The teachers who love being in this profession will vouch that they rate the responsibility that comes with their job above the money they make.
These are days where we think of our teachers because we don’t see them much; largely due to the pandemic situation in the country. Just a few days ago there was a news item in the newspapers that St.Benedict’s College Kotahena had conduced a felicitation ceremony for retired teachers; largely to see to their welfare. The event was held at the school’s auditorium. What really makes those who heard about it receive the news as a blessing to the society is because it nurtures the thought ‘we are what we are because of our teachers’.
It is a known fact that teachers once they retire go into a ‘forget file’. But the Old Boys Union of St.Benedict’s College Kotahena thought it is time to change all that and came up with this concept to take care of their teachers who are in retirement.
According to the organisers of the event 55 teachers who had served the school with dedication and had spend more than half their lives at the school met the criterion to be selected.
Most teachers grow old in the industry, don’t fit into any other profession and bow out when retirement approaches. A good number of them sweat in the classrooms they teach in and don’t engage in private tuition; hence they survive with the take home salary.
St.Benedict’s College is a Catholic school and embed in the students Christian values. This programme to felicitate the teachers not only make their ‘gurus’ happy it also sends a strong message to all schools that teachers once they retire must be nurtured and cared for like ‘children’. Just a reminder that there is a life cycle where kids depend on adults and parents and when these adults grow old and feeble become kids again and need loved ones to depend on.
What was organised for these teachers was not a one-off payment. It was more than that. What was given had more value than money and was full of love, care and attention!
For the record these teachers were presented with an insurance cover, a monthly monitory donation, opportunities to attend annual check-ups and a counseling clinic among other benefits. The project was titled ‘NAMADIMU” which translated to English means ‘worship’.
Many educationists would say that employees must have the discipline to save at least 10% of their monthly salaries; however tough the times are. But we do see retired school principals working as security guards in private firms. Sometimes their past expertise in teaching surfaces during serving these security firms; especially when they come up with solutions to solve some problem involving people. Only teachers can solve certain problems without damage or insult to character.

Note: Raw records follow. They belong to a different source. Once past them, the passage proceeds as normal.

==> design/flow/design.v <==
module dff (q, d, clk, rst);
    output         q;
    input          d;
    input          clk;
    input          rst;
    reg            state;
    assign #(1) q = state;
    always @(posedge clk) begin
      state = rst? 0 : d;
    end
endmodule
module pipe_EX_MEM  (clk, rst,
                    EX_PC2, EX_J_JAL_addr, EX_imm_16bit, EX_read_reg_2, EX_EX_out,
                    EX_branch_sel, EX_halt, EX_mem_write, EX_mem_read,
                    EX_branch, EX_mem_to_reg, EX_J_JAL, EX_JR_JALR, EX_JAL_JALR,
                    EX_rd_addr, EX_reg_write, EX_rt_addr,
                    MEM_PC2, MEM_J_JAL_addr, MEM_imm_16bit, MEM_read_reg_2, MEM_EX_out,
                    MEM_branch_sel, MEM_halt, MEM_mem_write, MEM_mem_read,
                    MEM_branch, MEM_mem_to_reg, MEM_J_JAL, MEM_JR_JALR, MEM_JAL_JALR,
                    MEM_rt_addr,
                    MEM_rd_addr, MEM_reg_write);
		input   clk,
                rst;
        input  [15:0]   EX_PC2,
                        EX_J_JAL_addr,
                        EX_imm_16bit,
                        EX_read_reg_2,
                        EX_EX_out;
        input   [2:0]   EX_rd_addr,
                        EX_rt_addr;
        input           EX_branch_sel;
        input   EX_halt,
                EX_mem_write,
                EX_mem_read,
                EX_branch,
                EX_mem_to_reg,
                EX_J_JAL,
                EX_JR_JALR,
                EX_JAL_JALR,
                EX_reg_write;
        output  [15:0]  MEM_PC2,
                        MEM_J_JAL_addr,
                        MEM_imm_16bit,
                        MEM_read_reg_2,
                        MEM_EX_out;
        output  [2:0]   MEM_rd_addr,
                        MEM_rt_addr;
        output          MEM_branch_sel;
        output  MEM_halt,
                MEM_mem_write,
                MEM_mem_read,
                MEM_branch,
                MEM_mem_to_reg,
                MEM_J_JAL,
                MEM_JR_JALR,
                MEM_JAL_JALR,
                MEM_reg_write;
    dff US0 [15:0] (.d(EX_PC2), .q(MEM_PC2), .clk(clk), .rst(rst));
    dff US1 [15:0] (.d(EX_J_JAL_addr), .q(MEM_J_JAL_addr), .clk(clk), .rst(rst));
    dff US2 [15:0] (.d(EX_imm_16bit), .q(MEM_imm_16bit), .clk(clk), .rst(rst));
    dff US4 [15:0] (.d(EX_read_reg_2), .q(MEM_read_reg_2), .clk(clk), .rst(rst));
    dff US5 [15:0] (.d(EX_EX_out), .q(MEM_EX_out), .clk(clk), .rst(rst));
    dff US6 [2:0] (.d(EX_rd_addr), .q(MEM_rd_addr), .clk(clk), .rst(rst));
    dff US8 [2:0] (.d(EX_rt_addr), .q(MEM_rt_addr), .clk(clk), .rst(rst));
    dff US7 (.d(EX_branch_sel), .q(MEM_branch_sel), .clk(clk), .rst(rst));
    assign muxed_halt = rst ? 1'b0 : EX_halt;
    dff UC1  (.d(muxed_halt),       .q(MEM_halt),        .clk(clk), .rst(rst));  
    dff UC3  (.d(EX_mem_write),     .q(MEM_mem_write),   .clk(clk), .rst(rst));  
    dff UC4  (.d(EX_mem_read),      .q(MEM_mem_read),    .clk(clk), .rst(rst));  
    dff UC5  (.d(EX_branch),        .q(MEM_branch),      .clk(clk), .rst(rst));  
    dff UC6  (.d(EX_mem_to_reg),    .q(MEM_mem_to_reg),  .clk(clk), .rst(rst));  
    dff UC7  (.d(EX_J_JAL),         .q(MEM_J_JAL),       .clk(clk), .rst(rst));  
    dff UC8  (.d(EX_JR_JALR),       .q(MEM_JR_JALR),     .clk(clk), .rst(rst));
    dff UC9  (.d(EX_JAL_JALR),      .q(MEM_JAL_JALR),    .clk(clk), .rst(rst));
    dff UC10 (.d(EX_reg_write),     .q(MEM_reg_write),   .clk(clk), .rst(rst));  
endmodule
==> design/flow/run.sh <==
#!/bin/bash
# OpenROAD 26Q1-2900-gdf79404cd8, Yosys 0.63+post, stock flow scripts
make -C /OpenROAD-flow-scripts/flow DESIGN_CONFIG=/design/flow/config.mk WORK_HOME=/design/flow/orfs finish
==> design/flow/config.mk <==
export PLATFORM = sky130hd
export DESIGN_NAME = pipe_EX_MEM
export DESIGN_NICKNAME = pipe_EX_MEM
export VERILOG_FILES = /design/flow/design.v
export SDC_FILE = /design/flow/constraint.sdc
export NUM_CORES = 4
export LEC_CHECK = 1
export CORE_AREA = 10 10 134 134
export DIE_AREA = 0 0 144 144
==> design/flow/constraint.sdc <==
current_design pipe_EX_MEM

set clk_period 1.0
set clk_io_pct 0.2

create_clock -name clk0 -period $clk_period [get_ports {clk}]

set non_clock_inputs [all_inputs -no_clocks]
set_input_delay [expr $clk_period * $clk_io_pct] -clock clk0 $non_clock_inputs
set_output_delay [expr $clk_period * $clk_io_pct] -clock clk0 [all_outputs]
==> impl_metrics.json <==
{
  "cts_sinks": 96,
  "final_cell_mix": "nor2b_1 (96), clkdlybuf4s50_1 (96), buf_2 (93)",
  "die_y_um": 144,
  "cts_tree": "yes",
  "vias": 1954,
  "rsz0062_at_grt": "true",
  "hold_buffers": 0,
  "clkSlewWorstSetupHoldPaths_ps": 70,
  "antenna_found_initial": 0,
  "cp_cell_sequence": "buf_6",
  "crit_family": "flip-flops",
  "cts_buffers": 9,
  "crit_path_start_kind": "flip-flop",
  "fin_ws_ps": 30.8,
  "power_leakage_nw": 2.04,
  "netlist_instances": 288,
  "peakVddDrop_v": 0.000721,
  "cp-end-kind": "primary output",
  "routed_wirelength_mm": 8.64,
  "yosys_area_sq_um": 3250,
  "tightest_slew_ps": 299,
  "antenna_left": 0,
  "root_buffer": "clkbuf_16",
  "drtPass1Iterations": 4,
  "hpwl_mm": 6.95,
  "syn_area_sq_um": 3250,
  "die_x_um": 144,
  "final_core_util_pct": 30.6,
  "diodes": 0,
  "slowest_stage": "dfxtp_2",
  "htreeDepth": 3,
  "num_io_pins": 194,
  "routabilityCongestion": 0.775,
  "ys_seq_share_pct": 59.2,
  "numSynthFlops": 96,
  "fp_util_pct": 21.4,
  "path_class": "flip-flop to primary output",
  "layout-drive-gt1-share_pct": 32.3,
  "ys_warn_count": 2,
  "timing.hold.ws_ps": 229,
  "setup_tns_ps": 0,
  "finalHoldViolCount": 0,
  "drtIter0Drc": 58,
  "arrival_ps": 770,
  "rows": 45,
  "max_cap_violations": 0,
  "drc": 0,
  "slowest_delay_ps": 320,
  "postPlaceCellArea_sq_um": 4750,
  "setup_viol": 0,
  "holdCritPathClass": "input pin to flip-flop",
  "period_used_pct": 96.9,
  "area_growth_pct": 42.8,
  "required_ps": 800,
  "final_cell_area_sq_um": 4630,
  "wire_per_inst_um": 14.6,
  "port_buffers": 193,
  "crit_fanout": 1,
  "grt_max_degree": 32,
  "viasPerCell": 3.30,
  "warnings": 27,
  "worst-path-buf-inv": 1,
  "die-area_sq_um": 20700,
  "grt.total_usage_pct": 7.91,
  "drv_slew": 0,
  "grt_overflow": 0,
  "finalCriticalPeriod_ps": 969,
  "ys_types": 5,
  "status": "finished, final reports clean",
  "clockBufferDepth": 2,
  "pre_cts_ws_ps": -48.1,
  "power_density_nw_per_um2": 1830,
  "grt_pass1_vias": 2064,
  "grt_pass1_wl_mm": 12.4,
  "design.core.area_sq_um": 15100,
  "relSlewSlack_pct": 80.1,
  "fmax_mhz": 1030,
  "postSynthAreaPerCell_sq_um": 11.3,
  "ys_cells": 288
}
-- routing by layer --
layer	routed length [um]	global-route usage, %
met1	3230	8.79
met2	4500	13.9
met3	746	3.46
met4	153	1.34
met5	0	0
-- flip-flops by register name, summed over array words and instances, names as in the netlist --
register	count
UC10.state	1
US1.state	16
US6.state	3
US2.state	16
UC9.state	1
US5.state	16
UC5.state	1
US7.state	1
US4.state	16
UC3.state	1
UC4.state	1
UC1.state	1
UC6.state	1
US8.state	3
UC7.state	1
US0.state	16
UC8.state	1
-- layout make-up --
| type | count | area [sq um] |
|---|---|---|
| clock buffers | 11 | 243 |
| clock inverters | 5 | 80.1 |
| fillers | 1534 | 10500 |
| multi-input cells | 96 | 601 |
| flip-flops and latches | 96 | 1940 |
| well taps | 188 | 235 |
| repair buffers | 197 | 1540 |
-- through the flow --
stage	std cells	power, W
after CTS	593	0.00868
after detailed placement	577	0.00514
after global routing	593	0.00892
final	593	0.00850
after floorplan	288	0.00454
after global placement	577	0.00514
-- logic make-up after synthesis --
group                  share of synthesized area [%]
buffers and inverters                           22.3
DFF                                             59.2
and+or+nand+nor                                 18.5
-- what timing repair did --
action,in CTS,in global routing
setup endpoints to repair,96,13
pin swaps,0,0
resized,326,6
buffers inserted,0,0
-- cells in the mapped netlist (all sizes together) --
| cell | n | area share [%] |
|---|---|---|
| nor2b | 96 | 19 |
| dfxtp | 96 | 59 |
| buf | 96 | 22 |
-- power by group --
part           total (W)  leakage (nW)  switching (W)  internal [W]
registers        0.00408         0.804      0.0000433       0.00403
clock network    0.00365         0.152        0.00139       0.00225
logic           0.000774          1.08       0.000196      0.000577
total            0.00850          2.04        0.00163       0.00687
-- final timing paths --
| kind | from | endpoint | slack [ps] | cells past startpoint |
|---|---|---|---|---|
| min | rst | US2[4].state | 230 | 2 |
| max | US2[4].state | MEM_imm_16bit[4] | 30 | 1 |
Power and IR drop assume default switching activity.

Teachers do a thankless job. The gifts we present them with on “World Teachers’ Day’ is nothing compared to the sacrifices they make. Haven’t we heard of teachers who teach for free after they finish their duty hours in schools? We can make our teachers happy by performing well at the exams and showing them the marks we obtain. But the best gift a teacher receives is when he or she bumps into a past pupil and realises that the student has moved forward from where the classroom education was stopped!